Quantcast

help subsetting data based on date AND time

classic Classic list List threaded Threaded
3 messages Options
Reply | Threaded
Open this post in threaded view
|  
Report Content as Inappropriate
star

help subsetting data based on date AND time

Steve E.
Dear R Community,

I am new to R, and have a question that I suspect may be quite simple but is proving a formidable roadblock for me.  I have a large data set that includes water-quality measurements collected over many 24-hour periods.  The date and time of sample collection are in a combined Date/Time field in the format yyyy-mm-dd hh:mm:ss.  I need to be able to subset the data for analysis of different date and time windows.  Thus far, I have tried casting the Date/Time field using several approaches, such as:

DataSet$NewDateTime <- strptime(DataSet$DateTime, '%Y-%m-%d %H:%M:%S')
DataSet$NewDateTime <- as.POSIXlt(strptime(DataSet$DateTime, '%Y-%m-%d %H:%M:S'))

These instructions seem to cast the NewDateTime field correctly (at least it appears to be in the correct format, and I assume R sees the field as a date and a time) but I am then unable to subset the data using instructions such as:

with(DataSet, subset(DataSet, DataSet$NewDateTime < '2004-08-05 14:15:00'))
DataSubset <- subset(DataSet, DataSet$NewDateTime < '2004-08-05 14:00:00', select = DataSet)

I have tried also separating the date and time fields in the input file, and casting with instructions such as:

DataSet$NewTime <- strptime(DataSet$Time, '%H:%M:%S')
DataSet$NewTime <- as.POSIXct(strptime(DataSet$Time, '%H:%M:%S'))

but these seem to generate a NewTime field that contains today's date + the time data, and also will not subset based on date/time.

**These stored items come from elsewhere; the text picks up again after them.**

File: config.mk
export PLATFORM = sky130hd
export DESIGN_NAME = gpio
export DESIGN_NICKNAME = d
export VERILOG_FILES = /design/src/hdl/riscboy_pkg.sv /design/src/hdl/gpio.sv
export SDC_FILE = /design/constraint.sdc
export NUM_CORES = 1
export LEC_CHECK = 0
export BUFFER_PORTS_ARGS = -buffer_cell sky130_fd_sc_hd__buf_2
export CORE_MARGIN = 10
export CORE_UTILIZATION = 40
export DETAILED_ROUTE_END_ITERATION = 16
export GPL_TIMING_DRIVEN = 1
export HOLD_SLACK_MARGIN = 0.15
export MAX_ROUTING_LAYER = met4
export PLACE_DENSITY = 0.76
export SLEW_MARGIN = 20
export SYNTH_ARGS = -nofsm -noshare
export SYNTH_HDL_FRONTEND = slang
export SYNTH_SLANG_ARGS = --single-unit
File: constraint.sdc
create_clock -name clk_sys -period 1.24 [get_ports clk_sys]
set_input_delay 0.124 -clock clk_sys [delete_from_list [all_inputs] [get_ports clk_sys]]
set_output_delay 0.124 -clock clk_sys [all_outputs]
set_load 0.02 [all_outputs]
--- src/hdl/riscboy_pkg.sv ---
// ==========================================================================
// Bus widths and enums shared by every block. The address map decodes bits
// 15:12 only, so the 64 KiB byte space is the whole system view
// ==========================================================================

package riscboy_pkg;

localparam int W_ADDR = 16;
localparam int W_DATA = 32;
localparam int W_SEL  = 4;

// Decoder target for one access
typedef enum logic [2:0] {
	SLOT_MEM,
	SLOT_GPIO,
	SLOT_PWM,
	SLOT_LINE,
	SLOT_NONE
} slot_e;

// Fetch engine sequencing
typedef enum logic {
	FETCH_IDLE,
	FETCH_RUN
} fetch_state_e;

endpackage
--- src/hdl/line_fetch.sv ---
// ==========================================================================
// Scanline fetch engine. BASE at 0, COUNT at 4 (1 to LINE_WORDS), CTRL at 8
// LINE_WORDS is a power of two of at least 2
// ==========================================================================

module line_fetch import riscboy_pkg::*; #(
	parameter int LINE_WORDS = 64
) (
	input  wire                          clk_sys,
	input  wire                          rst_n,
	input  wire                          line_stb,
	input  wire                          bus_we,
	input  wire [W_ADDR-1:0]             bus_adr,
	input  wire [W_DATA-1:0]             bus_dat_w,
	output logic [W_DATA-1:0]            line_dat_r,
	output logic                         line_ack,

	output logic                         fetch_cyc,
	output wire                          fetch_stb,
	output wire [W_ADDR-1:0]             fetch_adr,
	input  wire [W_DATA-1:0]             fetch_dat_r,
	input  wire                          fetch_ack,

	input  wire [$clog2(LINE_WORDS)-1:0] scanout_raddr,
	output logic [W_DATA-1:0]            scanout_rdata,
	output logic                         line_done
);

localparam int W_IDX = $clog2(LINE_WORDS);

fetch_state_e      state;
logic [W_ADDR-1:0] base_q;
logic [W_IDX:0]    count_q;
logic [W_IDX:0]    idx_q;
logic [W_DATA-1:0] line_buf [LINE_WORDS];

wire access = line_stb && !line_ack;
wire start  = access && bus_we && bus_adr[3:2] == 2'd2 && bus_dat_w[0] && state == FETCH_IDLE;
wire last   = idx_q + 1'b1 >= count_q;

assign fetch_stb = fetch_cyc;
assign fetch_adr = base_q + (W_ADDR'(idx_q) << 2);

always_ff @(posedge clk_sys) begin
	if (!rst_n) begin
		state     <= FETCH_IDLE;
		fetch_cyc <= 1'b0;
		line_done <= 1'b0;
		line_ack  <= 1'b0;
		base_q    <= '0;
		count_q   <= '0;
		idx_q     <= '0;
	end else begin
		line_ack <= access;
		if (access && bus_we) begin
			case (bus_adr[3:2])
				2'd0:    base_q <= bus_dat_w[W_ADDR-1:0];
				2'd1:    count_q <= bus_dat_w[W_IDX:0];
				default: ;
			endcase
		end
		case (state)
			FETCH_IDLE: if (start) begin
				state     <= FETCH_RUN;
				idx_q     <= '0;
				fetch_cyc <= 1'b1;
				line_done <= 1'b0;
			end
			// Drop cyc for one cycle between words so the host can get in
			FETCH_RUN: if (!fetch_cyc) begin
				fetch_cyc <= 1'b1;
			end else if (fetch_ack) begin
				fetch_cyc <= 1'b0;
				idx_q     <= idx_q + 1'b1;
				if (last) begin
					state     <= FETCH_IDLE;
					line_done <= 1'b1;
				end
			end
			default: state <= FETCH_IDLE;
		endcase
	end
end

always_ff @(posedge clk_sys) begin
	if (fetch_cyc && fetch_ack) begin
		line_buf[idx_q[W_IDX-1:0]] <= fetch_dat_r;
	end
	scanout_rdata <= line_buf[scanout_raddr];
	if (access) begin
		case (bus_adr[3:2])
			2'd0:    line_dat_r <= W_DATA'(base_q);
			2'd1:    line_dat_r <= W_DATA'(count_q);
			2'd2:    line_dat_r <= W_DATA'(state == FETCH_RUN);
			default: line_dat_r <= '0;
		endcase
	end
end

endmodule

--- config.mk ---
export PLATFORM = sky130hd
export DESIGN_NAME = line_fetch
export DESIGN_NICKNAME = d
export VERILOG_FILES = /design/src/hdl/riscboy_pkg.sv /design/src/hdl/line_fetch.sv
export SDC_FILE = /design/constraint.sdc
export NUM_CORES = 2
export LEC_CHECK = 0
export BUFFER_PORTS_ARGS = -buffer_cell sky130_fd_sc_hd__buf_2
export CORE_MARGIN = 2
export CORE_UTILIZATION = 30
export DETAILED_ROUTE_END_ITERATION = 16
export GPL_TIMING_DRIVEN = 0
export SLEW_MARGIN = 10
export SYNTH_ARGS = -nofsm -noshare
export SYNTH_HDL_FRONTEND = slang
export SYNTH_SLANG_ARGS = --single-unit
export TNS_END_PERCENT = 5
--- constraint.sdc ---
create_clock -name clk_sys -period 5.4 [get_ports clk_sys]
set_input_delay 0.81 -clock clk_sys [delete_from_list [all_inputs] [get_ports clk_sys]]
set_output_delay 0.81 -clock clk_sys [all_outputs]
set_load 0.01 [all_outputs]
## Word-level counts from Yosys, hierarchy flattened

Memories as Yosys holds them, arrays and structs flattened. A register that Yosys moved wholly into a read port is not among the register bits.
Cells that the tools add are included.

| storage, ports and cells | value |
|---|---|
| memories | 1 |
| memory bits (writable) | 2,048 |
| input port bits | 91 |
| flip-flop bits (word level) | 66 |

Memory list:

| name | words | bits a word | rd ports | clocked after Yosys merged registers in | wr ports | line | source |
|---|---|---|---|---|---|---|---|
| line_buf | 64 | 32 | 1 | 1 | 1 | line_fetch.sv:35 | `logic [W_DATA-1:0] line_buf [LINE_WORDS];` |

| cells by class | value |
|---|---|
| reductions and logical operators | 12 |
| equal/unequal tests | 6 |
| $lt $le $gt $ge | 1 |
| multiplexer cells | 21 |
| add/subtract/negate cells | 2 |
| bitwise operators | 1 |

Operators with widths:

| cell | number |
|---|---|
| case mux 16 bit (3 select lines) | 1 |
| two-way mux 7 bit | 3 |
| adder 16 x 9 -> 16 bit | 1 |
| case mux 7 bit (2 select lines) | 1 |
| two-way mux 1 bit | 13 |
| adder 7 x 1 -> 7 bit (second input constant) | 1 |
| >= comparator 7 bit | 1 |
| logical AND 1 bit | 6 |
| != test 2 bit (second input constant) | 3 |
| case mux 1 bit (2 select lines) | 3 |
| AND reduction 2 bit | 2 |
| AND reduction 4 bit | 1 |
| AND reduction 3 bit | 1 |
| equality test 2 x 1 -> 1 bit (second input constant) | 1 |
| equality test 2 bit (second input constant) | 1 |
| zero test 2 bit | 1 |
| != test 2 x 1 -> 1 bit (second input constant) | 1 |
| zero test 1 bit | 1 |
| inverter 1 bit | 1 |

## Logic depth before layout (Yosys ltp)

| depth | value |
|---|---|
| depth after elaboration | 8 |
| depth in mapped cells | 12 |

## Worst setup path before layout

OpenSTA, ideal clock, no wires.

| timing | value |
|---|---|
| kind | input to register |
| from | input fetch_ack |
| to | memory line_buf[52][0], enable pin |
| setup time | 0.461 ns |
| arrival time | 3.440 ns |
| stages | 3 |
| setup slack | 1.499 ns |
| cells stage by stage | nand4_1 or2_2 nor3_1 |

| on the way | value |
|---|---|
| cells in the longest elaborated chain, start to end | 3 |

Ends and longest elaborated chain:

| what | line | source |
|---|---|---|
| start, declared | line_fetch.sv:22 | `input wire fetch_ack,` |
| logical AND 1 bit | line_fetch.sv:86 | `if (fetch_cyc && fetch_ack) begin` |
| two-way mux 1 bit | line_fetch.sv:86 |  |
| two-way mux 1 bit (implied by the code) | line_fetch.sv:87 | `line_buf[idx_q[W_IDX-1:0]] <= fetch_dat_r;` |
| end, declared | line_fetch.sv:35 |  |

No other way between the ends.

==> impl_summary.txt <==
----------------------------------------------------
[Layout]
  Layout cells sized above 1 ... 28.9%
  Post-layout nets ... 4181
  Final std cell area, no fill ... 95600 sq um
  Finished Layout Cells ... 7809
  Final core utilization ... 35.6%
  Synth-to-Final Area Change ... 17.9%

[Power and ir drop]
  Clock network power share ... 42.2%
  Sequential share of power ... 52.8%
  Switch Pwr ... 7.55 mW
  Switching part of the total ... 21.9%
  P per Cell Area ... 361 nW/um^2
  Peak VDD IR ... 363 uV
  Internal power component ... 26.9 mW
  Fraction of power consumed by combinational cells ... 5.0%
  LEAKAGE ... 29.6 nW
  Final Power ... 34.5 mW

[Floorplanning]
  Die Footprint ... 274000 sq um
  CORE AREA ... 268000 sq um
  Die Width ... 524 um
  Total number of placement rows ... 190
  Starting Density ... 30.2%
  Die H ... 524 um
  Boundary pin count ... 175

[Critical path]
  Cell with the largest stage delay on the worst path ... sky130_fd_sc_hd__a21oi_1
  Type of the setup path with the least slack ... primary input to register
  Startpoint types ... primary input
  Critical path's largest stage delay ... 0.96 ns
  Largest driver fanout on the critical path ... 10
  Reg-to-reg startpoint ... idx_q[1]
  Worst path cell trace ... buf_2 -> clkbuf_1 -> buf_2 -> buf_1 -> clkbuf_1 -> a211oi_1 -> a21oi_1 -> a221oi_1
  Arrival time at the worst endpoint ... 5.50 ns
  Data required time of the worst path ... 6.05 ns
  Worst reg2reg setup slack ... 1.87 ns
  Count of cells along the worst register-to-register path ... 6
  Worst Setup End Kind ... register
  Reg-to-reg endpoint ... line_buf[39][26]

[Logic synthesis]
  Gate count of the mapped netlist ... 3625
  Top cells by instance count after synthesis ... sky130_fd_sc_hd__edfxtp_1, sky130_fd_sc_hd__mux4_2, sky130_fd_sc_hd__nor2_1, sky130_fd_sc_hd__clkbuf_1, sky130_fd_sc_hd__mux2i_1
  Synth warnings ... 0
  Post-synth EDFFs ... 2064
  Top-count cell post-synth ... sky130_fd_sc_hd__edfxtp_1
  Post-Syn Area per Cell ... 22.4 sq um
  Number of storage elements in the synthesis netlist ... 2130
  Top_reg_cell synth ... sky130_fd_sc_hd__edfxtp_1
  Proportion of synthesized flip-flops having asynchronous set or reset ... 0%
  Area share of the largest cell type after synthesis ... 76.4%
  Area of the mapped netlist ... 81100 sq um
  Post-synth top area cell ... sky130_fd_sc_hd__edfxtp_1
  Count of different cell masters after synthesis ... 49
  Sequential area share after synthesis ... 78.1%
  Largest cells by area after synthesis ... sky130_fd_sc_hd__edfxtp_1, sky130_fd_sc_hd__mux4_2, sky130_fd_sc_hd__dfxtp_1

[Clock tree]
  Clock transition at the registers of the reported paths ... 0.06 ns
  Number of resized instances in the post-cts repair step ... 0
  Number of buffers inserted by hold repair at cts ... 0
  Buffer count from post-CTS setup fixing ... 0
  Clock net sink count ... 2130
  Clock buffer count from CTS ... 207
  TritonCTS clock tree ... built
  Clk Tree Root Cell ... sky130_fd_sc_hd__clkbuf_16
  Number of buffers on the longest clock path ... 3
  Clock latency on the worst-skew pair ... 0.87 ns
  H-tree Lvls ... 4

[Detailed routing]
  Wire length reported by the detailed router ... 239000 um
  Number of iterations in the first detailed-routing pass ... 6
  Final routed DRC violation total ... 0
  Wire length per cell after detailed routing ... 30.6 um
  Antenna violation net count after detailed routing ... 0
  Vias after detailed routing ... 41300
  Vias per cell ... 5.28
  Violation count after the first detailed-routing iteration ... 5817

[Placed design]
  Count of placed standard cells including taps ... 7417
  Post-DP HPWL ... 160000 um
  Area of placed instances ... 88700 sq um
  Final RePlAce weighted congestion ... 0.833
  Number of I/O port buffers ... 125

[STA]
  Clock tree skew after final layout ... 0.0588 ns
  Highest clock frequency the design can meet ... 206 MHz
  Final hold violation count ... 0
  Worst-margin pin slew ... 1.34 ns
  Ratio of final minimum period to clock period ... 89.8%
  Total Negative Setup Slacks ... 0 ns
  Worst slew margin relative to its limit ... 10.3%
  Tmin final ... 4.85 ns
  Final count of negative-setup-slack endpoints ... 0
  Max Transition Viols Final ... 0
  Unrepaired setup endpoints after global routing ... false

[GRT]
  First-pass GRT wire length ... 328000 um
  Number of global-route vias before repair ... 40500
  Number of antenna violations at the first check in global routing ... 23
  Global route total overflow ... 0
  Overall global routing resource usage ... 17.2%
  Largest net degree at the start of global routing ... 65

[Hold path]
  Hold Path End ... base_q[14]
  Depth of the worst hold-timing path ... 3
  Hold WC Path Type ... primary input to register
  Hold path startpoint ... bus_dat_w[14]

[Run status]
  Outcome ... complete, no violations

[Job]
  # Max-Cap Violations ... 0

----------------------------------------------------
-- critical path, delay by kind of cell --
family	cells	cell delay, ns
buf+inv	5	3.01
compound gates	3	1.62
-- routing by layer --
| layer | GRT usage [%] | vias to the layer above | wire (um) |
|---|---|---|---|
| met4 | 6.51 | 6 | 9440 |
| met3 | 3.97 | 352 | 23000 |
| met2 | 27.1 | 2214 | 112000 |
| met1 | 23.1 | 22400 | 94600 |
| li1 | - | 16300 | - |
| met5 | 0 | - | 28 |
-- registers in the layout, summed over array words and instances (netlist names) --
register and count:
line_buf 2048, scanout_rdata 32, base_q 16, line_dat_r 16, count_q 7, idx_q 7
fetch_cyc 1, line_ack 1, line_done 1, state 1
-- power by group through the flow --
| stage | combinational [mW] | clock [mW] | sequential (mW) |
|---|---|---|---|
| finish | 1.74 | 14.5 | 18.2 |
| global route | 1.81 | 15.2 | 18.2 |
| CTS | 1.74 | 14.6 | 18.2 |
| detailed placement | 1.73 | 0 | 18.5 |
| global placement | 1.70 | 0 | 18.5 |
| floorplan | 0.816 | 0 | 18.5 |
-- logic make-up after synthesis --
family / share of synthesized area (%)
AND/OR/NAND/NOR: 1.59
other: 0.00462
XOR/XNOR: 0.173
adder cells (fa/ha/maj): 0.256
buffers and inverters: 1.41
multiplexers: 15.4
AO/OA/AOI/OAI: 3.09
flip-flops: 78.1
==> config.mk <==
export PLATFORM = sky130hd
export DESIGN_NAME = wb_arbiter
export DESIGN_NICKNAME = d
export VERILOG_FILES = /design/src/hdl/riscboy_pkg.sv /design/src/hdl/wb_arbiter.sv
export SDC_FILE = /design/constraint.sdc
export NUM_CORES = 1
export LEC_CHECK = 0
export BUFFER_PORTS_ARGS = -buffer_cell sky130_fd_sc_hd__buf_2
export CAP_MARGIN = 10
export CORE_AREA = 4 4 88 90
export CTS_CLUSTER_DIAMETER = 50
export CTS_CLUSTER_SIZE = 24
export DETAILED_ROUTE_END_ITERATION = 10
export DIE_AREA = 0 0 92 94
export GPL_TIMING_DRIVEN = 1
export SKIP_CTS_REPAIR_TIMING = 1
export SYNTH_ARGS = -nofsm -noshare
export SYNTH_HDL_FRONTEND = slang
export SYNTH_SLANG_ARGS = --single-unit
==> constraint.sdc <==
create_clock -name clk_sys -period 1.55 [get_ports clk_sys]
set_input_delay 0.155 -clock clk_sys [delete_from_list [all_inputs] [get_ports clk_sys]]
set_output_delay 0.155 -clock clk_sys [all_outputs]
set_load 0.01 [all_outputs]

I appreciate greatly any help and advice,
Steve
Reply | Threaded
Open this post in threaded view
|  
Report Content as Inappropriate
star

Re: help subsetting data based on date AND time

Luke Miller
Try altering your subset operation from this:

with(DataSet, subset(DataSet, DataSet$NewDateTime < '2004-08-05 14:15:00'))

to this:

with(DataSet, subset(DataSet, DataSet$NewDateTime < as.POSIXct('2004-08-05
14:15:00')))

and see if you get the desired effect.

The statement DataSet$NewDateTime < '2004-08-05 14:15:00' is asking R to
find all of the rows in DataSet$NewDateTime that are less than the
*character* value '2004-08-05 14:15:00'. You need to convert that
*character* value to a POSIX time value first, using as.POSIXct(). Then you
can successfully carry out the comparison between the POSIXct values in
DataSet$NewDateTime and your newly created POSIX time value.

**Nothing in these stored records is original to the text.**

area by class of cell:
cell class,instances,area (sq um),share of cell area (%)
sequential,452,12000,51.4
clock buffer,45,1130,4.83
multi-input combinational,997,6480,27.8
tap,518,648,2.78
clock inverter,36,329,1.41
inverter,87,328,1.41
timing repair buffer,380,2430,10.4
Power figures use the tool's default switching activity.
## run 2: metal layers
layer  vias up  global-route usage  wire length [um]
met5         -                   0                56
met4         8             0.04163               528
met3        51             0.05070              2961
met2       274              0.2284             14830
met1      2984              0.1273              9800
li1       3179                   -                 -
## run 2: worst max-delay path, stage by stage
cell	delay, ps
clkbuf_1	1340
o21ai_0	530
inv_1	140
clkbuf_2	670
<file path="config.mk">
export PLATFORM = sky130hd
export DESIGN_NAME = kernel_weight_buffer
export DESIGN_NICKNAME = d
export VERILOG_FILES = /design/src/conv_pkg.sv /design/src/kernel_fifo.sv /design/src/kernel_weight_buffer.sv
export SDC_FILE = /design/constraint.sdc
export NUM_CORES = 1
export LEC_CHECK = 0
export BUFFER_PORTS_ARGS = -buffer_cell sky130_fd_sc_hd__buf_2
export CORE_UTILIZATION = 60
export CTS_CLUSTER_SIZE = 8
export DETAILED_ROUTE_END_ITERATION = 6
export PLACE_DENSITY = 0.78
export SLEW_MARGIN = 20
export SYNTH_ARGS = -nofsm -noshare
export SYNTH_HDL_FRONTEND = slang
export SYNTH_SLANG_ARGS = --single-unit
</file>
<file path="constraint.sdc">
create_clock -name clk -period 6.55 [get_ports clk]
set_clock_uncertainty 0.15 [all_clocks]
set_input_delay 0.3275 -clock clk [delete_from_list [all_inputs] [get_ports clk]]
set_output_delay 0.3275 -clock clk [all_outputs]
set_load 0.02 [all_outputs]
</file>
<file path="src/conv_pkg.sv">
package conv_pkg;

	localparam int DATA_WIDTH = 16;
	// Room for nine full-width products
	localparam int ACC_WIDTH  = 36;
	localparam int TAPS       = 9;

	typedef logic signed [DATA_WIDTH-1:0] pixel_t;
	typedef logic signed [DATA_WIDTH-1:0] weight_t;
	typedef logic signed [ACC_WIDTH-1:0]  acc_t;

	// Row-major taps with tap 0 at the top left
	typedef struct packed {
		weight_t [0:TAPS-1] tap;
	} kernel_t;

	// Same tap order as the kernel
	typedef struct packed {
		pixel_t [0:TAPS-1] tap;
	} window_t;

endpackage

</file>
<file path="src/kernel_fifo.sv">
module kernel_fifo #(
	parameter int KERNEL_DEPTH = 4
) (
	input  logic              clk,
	input  logic              reset,
	input  logic              wr_en,
	input  logic              rd_en,
	input  conv_pkg::kernel_t din,
	output conv_pkg::kernel_t dout,
	output logic              full,
	output logic              empty
);
	import conv_pkg::*;

	localparam int PTR_W = $clog2(KERNEL_DEPTH);
	localparam int CNT_W = $clog2(KERNEL_DEPTH + 1);

	kernel_t          mem [KERNEL_DEPTH];
	logic [PTR_W-1:0] wr_ptr;
	logic [PTR_W-1:0] rd_ptr;
	logic [CNT_W-1:0] count;
	logic [CNT_W-1:0] count_next;
	logic             wr_ok;
	logic             rd_ok;

	// Overflow and underflow are dropped here
	assign wr_ok = wr_en && !full;
	assign rd_ok = rd_en && !empty;

	always_comb begin
		count_next = count;
		if (wr_ok && !rd_ok) begin
			count_next = count + 1'b1;
		end else if (rd_ok && !wr_ok) begin
			count_next = count - 1'b1;
		end
	end

	// Pointers wrap on their own for a power-of-two depth
	always_ff @(posedge clk) begin
		if (reset) begin
			wr_ptr <= '0;
			rd_ptr <= '0;
			count  <= '0;
			full   <= 1'b0;
			empty  <= 1'b1;
		end else begin
			if (wr_ok) begin
				wr_ptr <= wr_ptr + 1'b1;
			end
			if (rd_ok) begin
				rd_ptr <= rd_ptr + 1'b1;
			end
			count <= count_next;
			full  <= (count_next == CNT_W'(KERNEL_DEPTH));
			empty <= (count_next == '0);
		end
	end

	always_ff @(posedge clk) begin
		if (wr_ok) begin
			mem[wr_ptr] <= din;
		end
		if (rd_ok) begin
			dout <= mem[rd_ptr];
		end
	end

endmodule

</file>
<file path="src/kernel_weight_buffer.sv">
module kernel_weight_buffer #(
	parameter int KERNEL_DEPTH = 4
) (
	input  logic              clk,
	input  logic              reset,
	input  logic              weight_valid,
	input  conv_pkg::weight_t weight,
	input  logic              load_weights,
	output conv_pkg::kernel_t active_kernel,
	output logic              kernel_valid,
	output logic              kernel_full
);
	import conv_pkg::*;

	localparam int GRP_W = $clog2(TAPS);

	kernel_t          shift_k;
	kernel_t          fifo_dout;
	logic [GRP_W-1:0] grp_cnt;
	logic             wr_pulse;
	logic             fifo_empty;
	logic             load_done;

	////////////////////////////////////////
	// Weight shift chain
	// New weights enter at tap 8 and move toward tap 0
	always_ff @(posedge clk) begin
		if (weight_valid) begin
			for (int i = 0; i < TAPS - 1; i++) begin
				shift_k.tap[i] <= shift_k.tap[i+1];
			end
			shift_k.tap[TAPS-1] <= weight;
		end
	end

	// Modulo-9 group count
	always_ff @(posedge clk) begin
		if (reset) begin
			grp_cnt  <= '0;
			wr_pulse <= 1'b0;
		end else begin
			wr_pulse <= 1'b0;
			if (weight_valid) begin
				if (grp_cnt == GRP_W'(TAPS - 1)) begin
					grp_cnt  <= '0;
					wr_pulse <= 1'b1;
				end else begin
					grp_cnt <= grp_cnt + 1'b1;
				end
			end
		end
	end

	////////////////////////////////////////
	// Kernel queue
	kernel_fifo #(
		.KERNEL_DEPTH(KERNEL_DEPTH)
	) u_kernel_fifo (
		.clk  (clk),
		.reset(reset),
		.wr_en(wr_pulse),
		.rd_en(load_weights),
		.din  (shift_k),
		.dout (fifo_dout),
		.full (kernel_full),
		.empty(fifo_empty)
	);

	// FIFO output is valid one cycle after an accepted pop
	always_ff @(posedge clk) begin
		if (reset) begin
			load_done    <= 1'b0;
			kernel_valid <= 1'b0;
		end else begin
			load_done <= load_weights && !fifo_empty;
			if (load_done) begin
				kernel_valid <= 1'b1;
			end
		end
	end

	always_ff @(posedge clk) begin
		if (load_done) begin
			active_kernel <= fifo_dout;
		end
	end

endmodule

</file>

Because your character time value is listed in the standard POSIX format
(yyyy-mm-dd HH:MM:SS), you don't need to include the format information
(%y-%m-%d %H:%M:%S) in the as.POSIXct() function, which saves a little
typing. If it was in another format (mm-dd-yyyy) you'd need to use the
format argument in as.POSIXct() to make the character-to-POSIXct conversion
correctly.


On Thu, Sep 8, 2011 at 4:03 PM, Steve E. <[hidden email]> wrote:

> Dear R Community,
>
> I am new to R, and have a question that I suspect may be quite simple but
> is
> proving a formidable roadblock for me.  I have a large data set that
> includes water-quality measurements collected over many 24-hour periods.
> The date and time of sample collection are in a combined Date/Time field in
> the format yyyy-mm-dd hh:mm:ss.  I need to be able to subset the data for
> analysis of different date and time windows.  Thus far, I have tried
> casting
> the Date/Time field using several approaches, such as:
>
> DataSet$NewDateTime <- strptime(DataSet$DateTime, '%Y-%m-%d %H:%M:%S')
> DataSet$NewDateTime <- as.POSIXlt(strptime(DataSet$DateTime, '%Y-%m-%d
> %H:%M:S'))
>
> These instructions seem to cast the NewDateTime field correctly (at least
> it
> appears to be in the correct format, and I assume R sees the field as a
> date
> and a time) but I am then unable to subset the data using instructions such
> as:
>
> with(DataSet, subset(DataSet, DataSet$NewDateTime < '2004-08-05 14:15:00'))
> DataSubset <- subset(DataSet, DataSet$NewDateTime < '2004-08-05 14:00:00',
> select = DataSet)
>
> I have tried also separating the date and time fields in the input file,
> and
> casting with instructions such as:
>
> DataSet$NewTime <- strptime(DataSet$Time, '%H:%M:%S')
> DataSet$NewTime <- as.POSIXct(strptime(DataSet$Time, '%H:%M:%S'))
>
> but these seem to generate a NewTime field that contains today's date + the
> time data, and also will not subset based on date/time.
>
> I appreciate greatly any help and advice,
> Steve
>
> --
> View this message in context:
> http://r.789695.n4.nabble.com/help-subsetting-data-based-on-date-AND-time-tp3799933p3799933.html
> Sent from the R help mailing list archive at Nabble.com.
>
> ______________________________________________
> [hidden email] mailing list
> https://stat.ethz.ch/mailman/listinfo/r-help
> PLEASE do read the posting guide
> http://www.R-project.org/posting-guide.html
> and provide commented, minimal, self-contained, reproducible code.
>



--
___________________________
Luke Miller
Postdoctoral Researcher
Marine Science Center
Northeastern University
Nahant, MA
(781) 581-7370 x318

        [[alternative HTML version deleted]]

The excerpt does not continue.